Source data section start

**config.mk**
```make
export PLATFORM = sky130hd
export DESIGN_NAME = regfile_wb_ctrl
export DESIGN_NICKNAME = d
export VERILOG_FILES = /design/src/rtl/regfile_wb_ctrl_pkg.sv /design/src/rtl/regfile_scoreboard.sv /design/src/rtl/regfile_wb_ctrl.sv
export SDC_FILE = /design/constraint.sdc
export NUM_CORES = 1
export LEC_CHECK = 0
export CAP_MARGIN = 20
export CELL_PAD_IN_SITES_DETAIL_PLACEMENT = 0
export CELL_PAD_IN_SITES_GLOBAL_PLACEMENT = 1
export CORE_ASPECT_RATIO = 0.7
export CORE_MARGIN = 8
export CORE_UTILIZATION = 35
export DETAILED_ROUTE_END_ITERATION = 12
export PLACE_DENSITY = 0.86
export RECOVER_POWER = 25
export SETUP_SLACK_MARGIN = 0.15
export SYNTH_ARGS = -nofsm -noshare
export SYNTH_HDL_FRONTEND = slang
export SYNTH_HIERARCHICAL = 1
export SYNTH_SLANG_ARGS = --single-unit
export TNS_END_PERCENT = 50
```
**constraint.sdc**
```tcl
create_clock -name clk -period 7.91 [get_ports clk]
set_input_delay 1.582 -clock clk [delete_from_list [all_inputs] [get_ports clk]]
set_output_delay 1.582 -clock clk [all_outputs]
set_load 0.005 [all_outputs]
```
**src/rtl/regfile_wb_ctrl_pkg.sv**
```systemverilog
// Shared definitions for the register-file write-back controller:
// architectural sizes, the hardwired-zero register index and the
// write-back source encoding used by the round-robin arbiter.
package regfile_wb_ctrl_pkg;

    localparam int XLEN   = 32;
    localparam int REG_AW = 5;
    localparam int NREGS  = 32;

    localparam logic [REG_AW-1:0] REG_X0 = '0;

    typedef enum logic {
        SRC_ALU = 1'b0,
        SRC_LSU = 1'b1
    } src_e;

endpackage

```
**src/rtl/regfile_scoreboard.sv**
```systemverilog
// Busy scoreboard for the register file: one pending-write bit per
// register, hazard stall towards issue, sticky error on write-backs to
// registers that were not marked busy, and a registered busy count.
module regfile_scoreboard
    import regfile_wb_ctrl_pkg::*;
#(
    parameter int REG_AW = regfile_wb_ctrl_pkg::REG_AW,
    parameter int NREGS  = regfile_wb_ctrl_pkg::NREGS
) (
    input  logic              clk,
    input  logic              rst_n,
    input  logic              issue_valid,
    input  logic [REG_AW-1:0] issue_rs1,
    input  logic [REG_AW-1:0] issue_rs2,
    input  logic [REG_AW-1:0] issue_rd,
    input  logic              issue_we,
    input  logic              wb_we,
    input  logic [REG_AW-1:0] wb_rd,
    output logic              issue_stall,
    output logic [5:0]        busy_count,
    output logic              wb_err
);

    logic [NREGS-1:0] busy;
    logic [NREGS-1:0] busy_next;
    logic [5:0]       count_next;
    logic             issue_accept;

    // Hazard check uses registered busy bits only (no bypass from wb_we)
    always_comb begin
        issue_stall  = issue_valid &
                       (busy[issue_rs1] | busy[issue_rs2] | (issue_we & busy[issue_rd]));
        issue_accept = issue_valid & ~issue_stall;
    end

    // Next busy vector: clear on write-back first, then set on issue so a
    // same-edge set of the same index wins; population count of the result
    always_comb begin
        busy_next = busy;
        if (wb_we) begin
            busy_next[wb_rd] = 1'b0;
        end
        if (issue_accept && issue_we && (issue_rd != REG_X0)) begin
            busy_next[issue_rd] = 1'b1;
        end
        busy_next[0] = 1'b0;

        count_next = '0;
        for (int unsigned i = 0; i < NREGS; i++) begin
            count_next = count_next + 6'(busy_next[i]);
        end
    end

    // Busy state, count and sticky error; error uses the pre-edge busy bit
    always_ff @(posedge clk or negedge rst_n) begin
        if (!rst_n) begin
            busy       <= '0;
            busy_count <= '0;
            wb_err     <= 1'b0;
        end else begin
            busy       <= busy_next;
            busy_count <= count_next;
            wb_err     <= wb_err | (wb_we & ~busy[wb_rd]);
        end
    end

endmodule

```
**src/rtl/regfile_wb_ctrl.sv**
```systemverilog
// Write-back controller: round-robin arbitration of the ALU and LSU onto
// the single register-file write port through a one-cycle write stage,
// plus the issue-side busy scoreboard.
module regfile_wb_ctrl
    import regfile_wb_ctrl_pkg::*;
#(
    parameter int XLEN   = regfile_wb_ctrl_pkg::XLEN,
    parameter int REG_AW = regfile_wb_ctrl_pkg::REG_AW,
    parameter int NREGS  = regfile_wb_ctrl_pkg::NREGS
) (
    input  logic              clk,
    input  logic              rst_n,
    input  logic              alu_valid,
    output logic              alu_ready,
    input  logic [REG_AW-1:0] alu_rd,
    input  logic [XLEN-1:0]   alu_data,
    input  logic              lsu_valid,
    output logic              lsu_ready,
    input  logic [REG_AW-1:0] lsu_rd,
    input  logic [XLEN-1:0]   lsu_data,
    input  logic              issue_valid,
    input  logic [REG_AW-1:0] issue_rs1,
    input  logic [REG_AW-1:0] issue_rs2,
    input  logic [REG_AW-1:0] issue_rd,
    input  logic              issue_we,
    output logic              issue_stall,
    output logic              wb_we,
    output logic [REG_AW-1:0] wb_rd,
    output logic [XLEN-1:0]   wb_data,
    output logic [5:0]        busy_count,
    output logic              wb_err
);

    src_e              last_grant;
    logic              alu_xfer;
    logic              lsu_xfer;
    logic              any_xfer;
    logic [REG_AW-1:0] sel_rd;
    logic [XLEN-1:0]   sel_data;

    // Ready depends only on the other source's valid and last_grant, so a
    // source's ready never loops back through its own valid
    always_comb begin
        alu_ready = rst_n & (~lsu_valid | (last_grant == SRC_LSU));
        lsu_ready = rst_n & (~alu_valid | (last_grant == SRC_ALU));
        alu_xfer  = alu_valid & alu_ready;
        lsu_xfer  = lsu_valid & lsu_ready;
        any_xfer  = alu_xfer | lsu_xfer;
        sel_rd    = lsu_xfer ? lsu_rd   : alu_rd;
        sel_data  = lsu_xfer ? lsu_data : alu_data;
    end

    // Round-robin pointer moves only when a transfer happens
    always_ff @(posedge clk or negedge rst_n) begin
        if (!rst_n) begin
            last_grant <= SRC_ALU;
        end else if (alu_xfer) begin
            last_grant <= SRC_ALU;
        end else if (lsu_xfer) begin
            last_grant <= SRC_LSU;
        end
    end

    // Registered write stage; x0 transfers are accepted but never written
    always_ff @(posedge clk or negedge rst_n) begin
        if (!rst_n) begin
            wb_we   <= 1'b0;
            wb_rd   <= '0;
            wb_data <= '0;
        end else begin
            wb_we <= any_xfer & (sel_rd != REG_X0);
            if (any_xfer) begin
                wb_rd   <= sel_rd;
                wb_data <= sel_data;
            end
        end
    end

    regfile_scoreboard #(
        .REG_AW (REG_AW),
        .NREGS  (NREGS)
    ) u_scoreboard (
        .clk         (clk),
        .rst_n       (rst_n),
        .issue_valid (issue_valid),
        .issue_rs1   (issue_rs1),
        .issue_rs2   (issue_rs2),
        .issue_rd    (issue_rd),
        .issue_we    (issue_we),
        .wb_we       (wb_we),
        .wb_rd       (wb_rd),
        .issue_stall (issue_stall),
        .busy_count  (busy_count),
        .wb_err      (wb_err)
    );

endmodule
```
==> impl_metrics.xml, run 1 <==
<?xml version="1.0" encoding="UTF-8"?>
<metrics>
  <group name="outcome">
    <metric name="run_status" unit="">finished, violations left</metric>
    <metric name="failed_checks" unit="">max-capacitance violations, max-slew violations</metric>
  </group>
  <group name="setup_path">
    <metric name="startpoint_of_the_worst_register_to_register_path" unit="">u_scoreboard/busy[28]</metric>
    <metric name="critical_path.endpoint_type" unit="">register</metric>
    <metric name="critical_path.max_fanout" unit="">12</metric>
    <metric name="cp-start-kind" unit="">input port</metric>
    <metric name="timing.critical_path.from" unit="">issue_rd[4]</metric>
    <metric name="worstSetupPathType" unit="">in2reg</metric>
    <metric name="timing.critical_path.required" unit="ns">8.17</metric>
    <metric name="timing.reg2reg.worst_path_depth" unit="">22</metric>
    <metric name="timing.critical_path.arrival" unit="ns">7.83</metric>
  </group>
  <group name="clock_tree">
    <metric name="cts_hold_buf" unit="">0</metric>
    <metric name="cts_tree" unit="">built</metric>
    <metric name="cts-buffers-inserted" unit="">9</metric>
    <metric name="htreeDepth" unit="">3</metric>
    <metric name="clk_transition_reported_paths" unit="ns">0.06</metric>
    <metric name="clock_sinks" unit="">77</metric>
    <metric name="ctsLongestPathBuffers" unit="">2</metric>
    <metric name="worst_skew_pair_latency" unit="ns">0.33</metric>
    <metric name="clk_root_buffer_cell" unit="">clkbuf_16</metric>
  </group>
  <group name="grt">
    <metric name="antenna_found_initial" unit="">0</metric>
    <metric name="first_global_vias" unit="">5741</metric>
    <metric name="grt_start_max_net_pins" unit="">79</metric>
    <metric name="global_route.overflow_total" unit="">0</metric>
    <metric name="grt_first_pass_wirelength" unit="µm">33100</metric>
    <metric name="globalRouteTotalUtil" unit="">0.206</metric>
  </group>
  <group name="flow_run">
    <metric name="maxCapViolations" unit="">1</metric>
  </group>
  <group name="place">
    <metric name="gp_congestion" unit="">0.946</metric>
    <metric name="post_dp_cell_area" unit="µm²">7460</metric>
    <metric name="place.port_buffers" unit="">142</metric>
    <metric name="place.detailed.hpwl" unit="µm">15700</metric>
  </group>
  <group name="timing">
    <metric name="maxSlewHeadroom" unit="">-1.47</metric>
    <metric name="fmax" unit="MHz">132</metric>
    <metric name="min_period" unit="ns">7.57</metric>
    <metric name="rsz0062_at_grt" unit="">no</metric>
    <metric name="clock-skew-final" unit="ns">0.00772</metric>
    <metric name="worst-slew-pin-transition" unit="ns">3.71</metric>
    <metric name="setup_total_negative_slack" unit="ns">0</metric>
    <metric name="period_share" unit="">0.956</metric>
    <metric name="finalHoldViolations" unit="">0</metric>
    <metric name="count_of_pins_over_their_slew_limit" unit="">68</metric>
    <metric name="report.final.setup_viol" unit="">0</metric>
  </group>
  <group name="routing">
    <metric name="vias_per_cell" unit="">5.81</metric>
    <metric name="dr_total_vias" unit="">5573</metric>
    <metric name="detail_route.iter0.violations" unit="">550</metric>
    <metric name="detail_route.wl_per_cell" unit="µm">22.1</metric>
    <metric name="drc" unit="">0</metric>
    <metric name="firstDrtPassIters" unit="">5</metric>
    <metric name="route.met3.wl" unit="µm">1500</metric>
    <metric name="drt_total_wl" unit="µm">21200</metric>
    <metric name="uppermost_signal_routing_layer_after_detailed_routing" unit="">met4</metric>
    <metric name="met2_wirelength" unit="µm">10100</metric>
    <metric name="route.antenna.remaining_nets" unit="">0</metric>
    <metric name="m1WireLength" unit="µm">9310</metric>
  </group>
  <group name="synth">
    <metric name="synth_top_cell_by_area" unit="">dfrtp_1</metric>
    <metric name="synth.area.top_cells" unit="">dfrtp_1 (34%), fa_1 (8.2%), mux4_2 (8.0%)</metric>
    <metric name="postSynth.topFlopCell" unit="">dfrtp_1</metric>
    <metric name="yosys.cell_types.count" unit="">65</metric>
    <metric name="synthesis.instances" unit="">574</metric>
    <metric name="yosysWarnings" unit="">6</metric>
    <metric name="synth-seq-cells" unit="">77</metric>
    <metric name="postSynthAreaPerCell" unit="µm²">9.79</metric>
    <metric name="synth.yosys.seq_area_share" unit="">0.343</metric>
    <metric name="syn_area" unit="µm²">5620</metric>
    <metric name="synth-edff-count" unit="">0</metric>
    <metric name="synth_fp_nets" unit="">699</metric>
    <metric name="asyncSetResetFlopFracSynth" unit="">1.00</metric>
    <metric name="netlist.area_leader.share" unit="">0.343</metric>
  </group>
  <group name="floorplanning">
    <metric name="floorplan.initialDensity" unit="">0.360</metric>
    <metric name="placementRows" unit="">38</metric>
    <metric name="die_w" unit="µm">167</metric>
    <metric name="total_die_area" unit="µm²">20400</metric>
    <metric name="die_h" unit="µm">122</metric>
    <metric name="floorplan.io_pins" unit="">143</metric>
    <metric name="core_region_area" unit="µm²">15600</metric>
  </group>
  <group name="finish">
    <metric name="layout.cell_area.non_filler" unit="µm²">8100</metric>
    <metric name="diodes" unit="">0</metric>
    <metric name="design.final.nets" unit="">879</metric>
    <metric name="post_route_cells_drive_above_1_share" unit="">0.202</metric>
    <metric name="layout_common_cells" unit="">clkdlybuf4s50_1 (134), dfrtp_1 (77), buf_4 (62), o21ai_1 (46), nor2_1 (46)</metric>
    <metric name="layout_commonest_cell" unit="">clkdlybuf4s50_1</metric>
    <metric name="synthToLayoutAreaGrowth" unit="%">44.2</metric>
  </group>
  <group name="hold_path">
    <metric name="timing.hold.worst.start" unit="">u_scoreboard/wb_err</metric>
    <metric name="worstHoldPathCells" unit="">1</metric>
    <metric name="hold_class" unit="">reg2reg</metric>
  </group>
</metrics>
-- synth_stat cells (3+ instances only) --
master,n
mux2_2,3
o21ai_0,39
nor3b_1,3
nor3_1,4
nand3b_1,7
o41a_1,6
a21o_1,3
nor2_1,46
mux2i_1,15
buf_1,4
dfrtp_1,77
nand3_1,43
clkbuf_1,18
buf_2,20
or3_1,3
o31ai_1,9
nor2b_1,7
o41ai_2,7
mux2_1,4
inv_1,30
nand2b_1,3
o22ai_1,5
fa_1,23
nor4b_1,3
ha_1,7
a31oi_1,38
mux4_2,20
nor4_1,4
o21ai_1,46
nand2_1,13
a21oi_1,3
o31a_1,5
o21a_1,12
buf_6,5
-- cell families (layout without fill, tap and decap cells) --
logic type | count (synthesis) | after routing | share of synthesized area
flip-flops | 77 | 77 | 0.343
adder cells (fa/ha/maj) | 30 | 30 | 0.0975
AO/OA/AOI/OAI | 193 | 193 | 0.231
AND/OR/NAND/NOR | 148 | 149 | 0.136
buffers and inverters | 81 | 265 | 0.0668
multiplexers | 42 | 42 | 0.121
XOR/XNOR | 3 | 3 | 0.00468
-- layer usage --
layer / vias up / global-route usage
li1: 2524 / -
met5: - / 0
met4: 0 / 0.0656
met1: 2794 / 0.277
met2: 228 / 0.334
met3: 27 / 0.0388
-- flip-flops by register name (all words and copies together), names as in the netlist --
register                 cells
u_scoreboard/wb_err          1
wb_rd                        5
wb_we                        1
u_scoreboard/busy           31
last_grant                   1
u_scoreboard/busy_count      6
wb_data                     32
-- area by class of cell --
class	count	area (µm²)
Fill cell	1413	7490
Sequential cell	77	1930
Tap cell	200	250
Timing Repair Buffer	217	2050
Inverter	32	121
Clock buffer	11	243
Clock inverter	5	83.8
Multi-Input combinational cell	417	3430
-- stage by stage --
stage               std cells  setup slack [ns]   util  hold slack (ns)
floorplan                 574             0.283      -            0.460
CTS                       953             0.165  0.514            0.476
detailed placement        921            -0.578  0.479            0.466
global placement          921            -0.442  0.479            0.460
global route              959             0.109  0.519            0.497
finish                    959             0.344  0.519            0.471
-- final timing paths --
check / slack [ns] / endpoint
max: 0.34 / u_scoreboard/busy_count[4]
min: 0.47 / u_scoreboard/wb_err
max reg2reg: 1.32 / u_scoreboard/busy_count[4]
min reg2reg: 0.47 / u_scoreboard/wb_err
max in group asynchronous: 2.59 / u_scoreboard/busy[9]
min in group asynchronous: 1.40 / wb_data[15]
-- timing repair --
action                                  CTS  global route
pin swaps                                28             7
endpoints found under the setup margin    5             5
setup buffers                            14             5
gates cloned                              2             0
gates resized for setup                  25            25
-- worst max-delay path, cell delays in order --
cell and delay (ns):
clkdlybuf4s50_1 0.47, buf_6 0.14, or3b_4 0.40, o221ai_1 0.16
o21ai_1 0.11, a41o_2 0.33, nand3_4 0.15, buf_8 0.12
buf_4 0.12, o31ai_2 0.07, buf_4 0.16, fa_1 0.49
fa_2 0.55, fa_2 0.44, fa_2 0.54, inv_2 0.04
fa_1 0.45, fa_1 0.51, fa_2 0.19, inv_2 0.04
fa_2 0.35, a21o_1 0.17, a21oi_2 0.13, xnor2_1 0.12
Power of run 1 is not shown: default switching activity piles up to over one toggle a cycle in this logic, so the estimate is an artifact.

Source data section end
Source data section start

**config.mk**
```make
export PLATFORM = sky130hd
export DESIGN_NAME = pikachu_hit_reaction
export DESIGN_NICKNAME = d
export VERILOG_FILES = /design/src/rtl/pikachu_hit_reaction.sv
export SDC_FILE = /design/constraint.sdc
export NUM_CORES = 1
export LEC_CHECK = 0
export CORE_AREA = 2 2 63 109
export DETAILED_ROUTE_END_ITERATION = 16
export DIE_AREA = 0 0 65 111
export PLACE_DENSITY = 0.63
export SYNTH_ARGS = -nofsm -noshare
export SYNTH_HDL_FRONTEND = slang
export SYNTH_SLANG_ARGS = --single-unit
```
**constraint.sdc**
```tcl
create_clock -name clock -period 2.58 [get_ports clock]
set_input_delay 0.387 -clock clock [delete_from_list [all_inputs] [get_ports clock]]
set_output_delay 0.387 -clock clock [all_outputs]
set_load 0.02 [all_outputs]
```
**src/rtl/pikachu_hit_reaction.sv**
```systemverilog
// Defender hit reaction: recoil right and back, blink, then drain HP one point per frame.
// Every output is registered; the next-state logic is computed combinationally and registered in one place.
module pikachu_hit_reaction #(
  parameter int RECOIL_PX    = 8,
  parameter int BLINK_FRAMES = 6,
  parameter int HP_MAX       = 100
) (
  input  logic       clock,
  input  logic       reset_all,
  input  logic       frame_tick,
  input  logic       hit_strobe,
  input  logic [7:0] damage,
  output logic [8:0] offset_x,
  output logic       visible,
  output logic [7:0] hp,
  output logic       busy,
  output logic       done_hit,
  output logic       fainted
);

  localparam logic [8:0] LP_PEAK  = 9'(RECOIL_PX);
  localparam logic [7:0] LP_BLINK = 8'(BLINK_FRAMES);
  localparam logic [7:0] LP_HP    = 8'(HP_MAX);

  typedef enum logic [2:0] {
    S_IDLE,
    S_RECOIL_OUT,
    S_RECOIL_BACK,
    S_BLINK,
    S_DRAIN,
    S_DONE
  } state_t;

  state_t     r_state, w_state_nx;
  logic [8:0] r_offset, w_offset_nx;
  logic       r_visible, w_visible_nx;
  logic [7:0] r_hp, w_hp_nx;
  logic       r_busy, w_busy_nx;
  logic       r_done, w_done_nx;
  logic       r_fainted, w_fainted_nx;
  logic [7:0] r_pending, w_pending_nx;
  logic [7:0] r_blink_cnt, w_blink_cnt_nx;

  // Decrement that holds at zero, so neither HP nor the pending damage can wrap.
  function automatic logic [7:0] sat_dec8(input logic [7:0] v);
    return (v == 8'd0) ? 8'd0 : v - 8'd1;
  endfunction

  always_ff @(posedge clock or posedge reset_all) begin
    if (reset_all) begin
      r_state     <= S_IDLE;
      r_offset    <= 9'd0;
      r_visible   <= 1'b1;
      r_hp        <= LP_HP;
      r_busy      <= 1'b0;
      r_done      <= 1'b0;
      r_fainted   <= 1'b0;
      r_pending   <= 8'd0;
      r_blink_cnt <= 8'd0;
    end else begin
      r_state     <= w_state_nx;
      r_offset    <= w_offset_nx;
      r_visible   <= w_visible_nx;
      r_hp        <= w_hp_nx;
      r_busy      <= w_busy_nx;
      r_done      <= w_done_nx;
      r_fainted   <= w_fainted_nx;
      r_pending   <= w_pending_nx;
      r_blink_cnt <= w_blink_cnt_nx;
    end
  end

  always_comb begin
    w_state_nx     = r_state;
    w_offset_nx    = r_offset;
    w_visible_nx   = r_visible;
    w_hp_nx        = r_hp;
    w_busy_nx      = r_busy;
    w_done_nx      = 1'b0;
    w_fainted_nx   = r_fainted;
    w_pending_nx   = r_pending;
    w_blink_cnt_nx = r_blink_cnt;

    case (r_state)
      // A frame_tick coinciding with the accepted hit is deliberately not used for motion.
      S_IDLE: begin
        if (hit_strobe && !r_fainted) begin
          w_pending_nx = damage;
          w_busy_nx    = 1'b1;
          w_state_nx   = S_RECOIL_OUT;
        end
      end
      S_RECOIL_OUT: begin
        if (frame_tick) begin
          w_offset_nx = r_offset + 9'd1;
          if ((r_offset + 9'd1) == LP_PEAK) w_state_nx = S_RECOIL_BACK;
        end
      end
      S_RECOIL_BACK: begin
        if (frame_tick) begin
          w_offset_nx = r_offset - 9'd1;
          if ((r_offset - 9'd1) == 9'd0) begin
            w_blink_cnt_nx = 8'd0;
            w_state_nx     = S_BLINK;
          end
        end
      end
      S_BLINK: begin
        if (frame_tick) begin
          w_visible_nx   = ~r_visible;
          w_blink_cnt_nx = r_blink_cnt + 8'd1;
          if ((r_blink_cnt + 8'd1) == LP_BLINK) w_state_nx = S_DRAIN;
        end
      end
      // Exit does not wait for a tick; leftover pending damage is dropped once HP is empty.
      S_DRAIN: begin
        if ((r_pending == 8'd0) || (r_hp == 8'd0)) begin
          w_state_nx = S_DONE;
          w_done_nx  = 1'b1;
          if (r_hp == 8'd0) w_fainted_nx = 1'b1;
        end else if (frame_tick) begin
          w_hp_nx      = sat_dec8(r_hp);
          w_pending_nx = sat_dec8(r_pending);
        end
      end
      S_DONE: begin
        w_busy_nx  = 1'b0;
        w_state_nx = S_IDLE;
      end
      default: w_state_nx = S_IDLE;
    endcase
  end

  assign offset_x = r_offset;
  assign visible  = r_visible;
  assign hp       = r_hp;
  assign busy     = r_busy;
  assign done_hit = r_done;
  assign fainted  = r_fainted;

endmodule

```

Source data section end
Source data section start

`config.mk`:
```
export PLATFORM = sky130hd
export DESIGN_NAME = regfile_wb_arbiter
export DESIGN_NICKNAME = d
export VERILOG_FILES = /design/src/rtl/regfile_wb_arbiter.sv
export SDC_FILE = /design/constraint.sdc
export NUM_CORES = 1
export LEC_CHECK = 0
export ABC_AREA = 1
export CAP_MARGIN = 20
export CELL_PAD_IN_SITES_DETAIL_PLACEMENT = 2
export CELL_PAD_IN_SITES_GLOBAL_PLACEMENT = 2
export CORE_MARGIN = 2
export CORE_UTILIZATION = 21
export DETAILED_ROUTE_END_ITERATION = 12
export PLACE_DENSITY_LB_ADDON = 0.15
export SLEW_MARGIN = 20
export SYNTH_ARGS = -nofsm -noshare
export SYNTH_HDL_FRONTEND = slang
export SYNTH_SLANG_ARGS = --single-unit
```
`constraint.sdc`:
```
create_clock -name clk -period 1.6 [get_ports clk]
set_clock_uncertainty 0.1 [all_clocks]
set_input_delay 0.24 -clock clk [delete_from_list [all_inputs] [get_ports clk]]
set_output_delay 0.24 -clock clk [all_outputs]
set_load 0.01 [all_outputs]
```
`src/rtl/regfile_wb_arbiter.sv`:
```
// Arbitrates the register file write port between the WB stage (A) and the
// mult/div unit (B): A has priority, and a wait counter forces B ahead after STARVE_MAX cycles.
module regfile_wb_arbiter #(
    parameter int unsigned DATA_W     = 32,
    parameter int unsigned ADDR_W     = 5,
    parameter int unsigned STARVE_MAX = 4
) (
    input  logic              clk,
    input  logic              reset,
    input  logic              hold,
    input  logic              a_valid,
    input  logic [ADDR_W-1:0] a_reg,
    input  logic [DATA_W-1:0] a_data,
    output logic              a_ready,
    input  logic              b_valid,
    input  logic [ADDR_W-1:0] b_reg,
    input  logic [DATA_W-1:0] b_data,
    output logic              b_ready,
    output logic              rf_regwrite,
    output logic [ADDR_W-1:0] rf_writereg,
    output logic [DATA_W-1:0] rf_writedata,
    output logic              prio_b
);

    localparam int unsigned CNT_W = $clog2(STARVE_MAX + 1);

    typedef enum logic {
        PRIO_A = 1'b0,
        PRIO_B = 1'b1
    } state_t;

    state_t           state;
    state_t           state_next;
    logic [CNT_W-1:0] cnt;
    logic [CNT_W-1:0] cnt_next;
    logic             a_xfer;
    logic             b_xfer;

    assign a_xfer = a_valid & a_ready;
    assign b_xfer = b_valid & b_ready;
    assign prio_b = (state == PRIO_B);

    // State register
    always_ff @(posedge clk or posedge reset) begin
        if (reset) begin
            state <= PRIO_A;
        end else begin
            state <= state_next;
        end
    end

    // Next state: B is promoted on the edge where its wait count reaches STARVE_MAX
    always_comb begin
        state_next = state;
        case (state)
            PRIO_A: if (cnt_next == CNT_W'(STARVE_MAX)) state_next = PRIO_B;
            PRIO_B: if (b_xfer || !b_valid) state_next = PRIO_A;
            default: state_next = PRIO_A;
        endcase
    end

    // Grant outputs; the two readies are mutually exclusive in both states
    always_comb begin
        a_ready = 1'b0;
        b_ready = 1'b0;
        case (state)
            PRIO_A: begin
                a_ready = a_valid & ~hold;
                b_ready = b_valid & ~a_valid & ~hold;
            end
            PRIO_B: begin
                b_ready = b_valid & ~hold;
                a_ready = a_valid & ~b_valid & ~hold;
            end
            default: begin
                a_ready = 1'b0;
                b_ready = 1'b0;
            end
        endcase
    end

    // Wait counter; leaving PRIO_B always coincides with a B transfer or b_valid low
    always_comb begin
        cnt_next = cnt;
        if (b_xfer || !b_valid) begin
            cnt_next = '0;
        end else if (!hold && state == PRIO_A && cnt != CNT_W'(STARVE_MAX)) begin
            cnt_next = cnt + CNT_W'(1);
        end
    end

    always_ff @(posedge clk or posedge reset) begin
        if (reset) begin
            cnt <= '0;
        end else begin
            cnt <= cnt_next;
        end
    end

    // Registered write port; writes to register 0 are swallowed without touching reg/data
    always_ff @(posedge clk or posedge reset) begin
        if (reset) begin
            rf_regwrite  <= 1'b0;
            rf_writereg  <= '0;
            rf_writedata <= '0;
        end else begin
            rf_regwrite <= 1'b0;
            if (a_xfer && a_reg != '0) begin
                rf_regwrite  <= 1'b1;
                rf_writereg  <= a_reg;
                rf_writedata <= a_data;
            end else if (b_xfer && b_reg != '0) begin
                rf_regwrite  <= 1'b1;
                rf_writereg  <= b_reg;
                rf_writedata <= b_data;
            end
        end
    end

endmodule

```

Source data section end

### [Assigned task]
Scan the records above for the word "sticky" and return every line where it occurs.

### [Written answer]
// register, hazard stall towards issue, sticky error on write-backs to
    // Busy state, count and sticky error; error uses the pre-edge busy bit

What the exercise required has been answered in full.